Mayor Naheed Nenshi has a great self-deprecating sense of humour and a humble way of speaking, even when introducing a film about his rise to power as the mayor of Calgary. Mayor Nenshi also pointed out that the real star of this film is the Calgary Sun's own Rick Bell, controversial page 5 columnist, but more on that later.
The documentary @nenshi4mayor, a 50-minute made-for-TV movie produced by Pyramid Productions, explored the blow-by-blow action of the 2010 Calgary municipal election, and, more importantly, about how a virtually unknown mayoral candidate and Mount Royal University professor came to pull off one of the biggest election upsets in the history of Calgary.
The highlight of this film was the commentary provided by the perfect set of opinionated narrators and commentators-- the only person missing was Barb Higgins, former CTV News anchor and 2010 mayoral candidate, but her role in the outcome of the election was not overlooked and neither was the shit in her cornflakes (or rather, ArtsVote's cornflakes). Rick Bell, political strategist for Team Nenshi Stephen Carter, and CityTV's Mike McCourt are the stars of this film, acting as the main commentary. If you want a taste of what you are in for, Rick Bell's online biography states that "he delights in tormenting those in authority at the city and provincial levels." Pleasant.
Although this film was entertaining and informative, I'm unsure whether it would appeal to viewers who failed to closely follow the election. Conversely, the film is bite-sized, so it is an easy watch even for non-politics buffs, though they may not find it as engaging.

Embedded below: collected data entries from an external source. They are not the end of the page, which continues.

===== src/rtl/mips_pkg.sv =====
`default_nettype none
// ============================================================================
// Module   : mips_pkg
// Brief    : Opcodes, control-word typedefs and decode helpers shared by the
//            ID stage and its register file.
// Revision : 1.0 - initial release
// ============================================================================
package mips_pkg;

  localparam logic [5:0] OP_RTYPE = 6'h00;
  localparam logic [5:0] OP_LW    = 6'h23;
  localparam logic [5:0] OP_SW    = 6'h2B;
  localparam logic [5:0] OP_BEQ   = 6'h04;
  localparam logic [5:0] OP_ADDI  = 6'h08;

  typedef struct packed {
    logic regwrite;
    logic memtoreg;
  } wb_ctrl_t;

  typedef struct packed {
    logic branch;
    logic memread;
    logic memwrite;
  } m_ctrl_t;

  typedef struct packed {
    logic       regdst;
    logic [1:0] aluop;
    logic       alusrc;
  } ex_ctrl_t;

  typedef struct packed {
    wb_ctrl_t wb;
    m_ctrl_t  m;
    ex_ctrl_t ex;
  } id_ctrl_t;

  localparam wb_ctrl_t WB_NOP   = '0;
  localparam m_ctrl_t  M_NOP    = '0;
  localparam ex_ctrl_t EX_NOP   = '0;
  localparam id_ctrl_t CTRL_NOP = '{wb: WB_NOP, m: M_NOP, ex: EX_NOP};

  // Main control table; unknown opcodes decode to a NOP.
  function automatic id_ctrl_t decode_ctrl(input logic [5:0] opcode);
    id_ctrl_t c;
    c = CTRL_NOP;
    case (opcode)
      OP_RTYPE: c = '{wb: 2'b10, m: 3'b000, ex: 4'b1100};
      OP_LW:    c = '{wb: 2'b11, m: 3'b010, ex: 4'b0001};
      OP_SW:    c = '{wb: 2'b00, m: 3'b001, ex: 4'b0001};
      OP_BEQ:   c = '{wb: 2'b00, m: 3'b100, ex: 4'b0010};
      OP_ADDI:  c = '{wb: 2'b10, m: 3'b000, ex: 4'b0001};
      default:  c = CTRL_NOP;
    endcase
    return c;
  endfunction

  // Instructions whose rt field is a source operand.
  function automatic logic uses_rt(input logic [5:0] opcode);
    return (opcode == OP_RTYPE) || (opcode == OP_SW) || (opcode == OP_BEQ);
  endfunction

endpackage
`default_nettype wire


===== src/rtl/id_regfile.sv =====
`default_nettype none
// ============================================================================
// Module   : id_regfile
// Brief    : 32 x XLEN register file, two combinational read ports, one
//            write port, r0 hard-wired to zero, optional write-through.
// Revision : 1.0 - initial release
// ============================================================================
module id_regfile
  import mips_pkg::*;
#(
  parameter int XLEN   = 32,
  parameter int BYPASS = 1
) (
  input  logic            clk,
  input  logic            rst_n,
  input  logic            we_i,
  input  logic [4:0]      waddr_i,
  input  logic [XLEN-1:0] wdata_i,
  input  logic [4:0]      raddr_a_i,
  input  logic [4:0]      raddr_b_i,
  output logic [XLEN-1:0] rdata_a_o,
  output logic [XLEN-1:0] rdata_b_o
);

  logic [XLEN-1:0] mem_q [32];

  // Storage: cleared on reset, r0 is never written.
  always_ff @(posedge clk or negedge rst_n) begin
    if (!rst_n) begin
      for (int i = 0; i < 32; i++) mem_q[i] <= '0;
    end else if (we_i && (waddr_i != 5'd0)) begin
      mem_q[waddr_i] <= wdata_i;
    end
  end

  if (BYPASS != 0) begin : g_bypass
    logic w_wr_active;
    assign w_wr_active = we_i && (waddr_i != 5'd0);
    // A read of the register being written this cycle sees the new data.
    assign rdata_a_o = (raddr_a_i == 5'd0) ? '0 :
                       (w_wr_active && (waddr_i == raddr_a_i)) ? wdata_i : mem_q[raddr_a_i];
    assign rdata_b_o = (raddr_b_i == 5'd0) ? '0 :
                       (w_wr_active && (waddr_i == raddr_b_i)) ? wdata_i : mem_q[raddr_b_i];
  end else begin : g_no_bypass
    assign rdata_a_o = (raddr_a_i == 5'd0) ? '0 : mem_q[raddr_a_i];
    assign rdata_b_o = (raddr_b_i == 5'd0) ? '0 : mem_q[raddr_b_i];
  end

endmodule
`default_nettype wire


===== src/rtl/id_stage_hz.sv =====
`default_nettype none
// ============================================================================
// Module   : id_stage_hz
// Brief    : MIPS decode stage: control decode, register-file access, sign
//            extension, load-use hazard detection, flush, ID/EX register.
// Revision : 1.0 - initial release
// ============================================================================
module id_stage_hz
  import mips_pkg::*;
#(
  parameter int XLEN      = 32,
  parameter int BYPASS    = 1,
  parameter int HAZARD_EN = 1
) (
  input  logic            clk,
  input  logic            rst_n,
  input  logic            if_valid,
  input  logic [31:0]     instr,
  input  logic [XLEN-1:0] npc,
  input  logic            wb_regwrite,
  input  logic [4:0]      wb_writereg,
  input  logic [XLEN-1:0] wb_writedata,
  input  logic            flush,
  output logic            stall,
  output logic            ex_valid,
  output logic [1:0]      wb_out,
  output logic [2:0]      m_out,
  output logic [3:0]      ex_out,
  output logic [XLEN-1:0] npc_out,
  output logic [XLEN-1:0] reg_rs_out,
  output logic [XLEN-1:0] reg_rt_out,
  output logic [XLEN-1:0] sign_ext_out,
  output logic [4:0]      rs_out,
  output logic [4:0]      rt_out,
  output logic [4:0]      rd_out
);

  logic [5:0]      w_opcode;
  id_ctrl_t        w_ctrl;
  logic            w_uses_rt;
  logic            w_hazard;
  logic            w_bubble;
  logic [XLEN-1:0] w_rs_data;
  logic [XLEN-1:0] w_rt_data;
  logic [XLEN-1:0] w_sext;

  logic            ex_valid_d, ex_valid_q;
  id_ctrl_t        ctrl_d,     ctrl_q;
  logic [XLEN-1:0] npc_d,      npc_q;
  logic [XLEN-1:0] rs_val_d,   rs_val_q;
  logic [XLEN-1:0] rt_val_d,   rt_val_q;
  logic [XLEN-1:0] sext_d,     sext_q;
  logic [4:0]      rs_d,       rs_q;
  logic [4:0]      rt_d,       rt_q;
  logic [4:0]      rd_d,       rd_q;

  id_regfile #(
    .XLEN   (XLEN),
    .BYPASS (BYPASS)
  ) u_regfile (
    .clk       (clk),
    .rst_n     (rst_n),
    .we_i      (wb_regwrite),
    .waddr_i   (wb_writereg),
    .wdata_i   (wb_writedata),
    .raddr_a_i (instr[25:21]),
    .raddr_b_i (instr[20:16]),
    .rdata_a_o (w_rs_data),
    .rdata_b_o (w_rt_data)
  );

  assign w_opcode  = instr[31:26];
  assign w_uses_rt = uses_rt(w_opcode);
  assign w_sext    = {{(XLEN-16){instr[15]}}, instr[15:0]};

  // Control decode of the instruction sitting in IF/ID.
  always_comb begin
    w_ctrl = decode_ctrl(w_opcode);
  end

  // Load-use hazard: a valid load in ID/EX targets a source of the ID instruction.
  always_comb begin
    w_hazard = ex_valid_q && ctrl_q.m.memread && (rt_q != 5'd0) &&
               ((rt_q == instr[25:21]) || (w_uses_rt && (rt_q == instr[20:16])));
    stall    = (HAZARD_EN != 0) && if_valid && w_hazard;
  end

  // ID/EX next state: flush, stall and an empty IF/ID all insert a bubble;
  // the datapath fields load regardless so their contents stay deterministic.
  always_comb begin
    w_bubble   = flush || stall || !if_valid;
    ex_valid_d = !w_bubble;
    ctrl_d     = w_bubble ? CTRL_NOP : w_ctrl;
    npc_d      = npc;
    rs_val_d   = w_rs_data;
    rt_val_d   = w_rt_data;
    sext_d     = w_sext;
    rs_d       = instr[25:21];
    rt_d       = instr[20:16];
    rd_d       = instr[15:11];
  end

  // ID/EX pipeline register.
  always_ff @(posedge clk or negedge rst_n) begin
    if (!rst_n) begin
      ex_valid_q <= 1'b0;
      ctrl_q     <= CTRL_NOP;
      npc_q      <= '0;
      rs_val_q   <= '0;
      rt_val_q   <= '0;
      sext_q     <= '0;
      rs_q       <= '0;
      rt_q       <= '0;
      rd_q       <= '0;
    end else begin
      ex_valid_q <= ex_valid_d;
      ctrl_q     <= ctrl_d;
      npc_q      <= npc_d;
      rs_val_q   <= rs_val_d;
      rt_val_q   <= rt_val_d;
      sext_q     <= sext_d;
      rs_q       <= rs_d;
      rt_q       <= rt_d;
      rd_q       <= rd_d;
    end
  end

  assign ex_valid     = ex_valid_q;
  assign wb_out       = ctrl_q.wb;
  assign m_out        = ctrl_q.m;
  assign ex_out       = ctrl_q.ex;
  assign npc_out      = npc_q;
  assign reg_rs_out   = rs_val_q;
  assign reg_rt_out   = rt_val_q;
  assign sign_ext_out = sext_q;
  assign rs_out       = rs_q;
  assign rt_out       = rt_q;
  assign rd_out       = rd_q;

endmodule
`default_nettype wire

However, my larger concern is that the film was advertised as analyzing the impact of social media such as Twitter on the outcome of the 2010 Calgary municipal election, but failed to delve beyond the surface of the issue. This is because the real story is the "word-of-mouth" strategy used in this campaign and its branding, not the use of social media, which is much more secondary.
Post-film, there was a panel discussion with very interesting comments about engaging people in discussion and using online resources. Panelists included marketing strategist Jim Button, Team Nenshi communications manager Richard Einarson, political commentator DJ Kelly, Mayor Nenshi's communications advisor Daorcey Le Bray, and Calgary Community Manager for Yelp Wendy Peters.
Unfortunately, this panel and its moderator, Camilla di Giuseppe, failed to engage the audience. The room gradually emptied down to core Nenshi supporters by halfway through the discussion.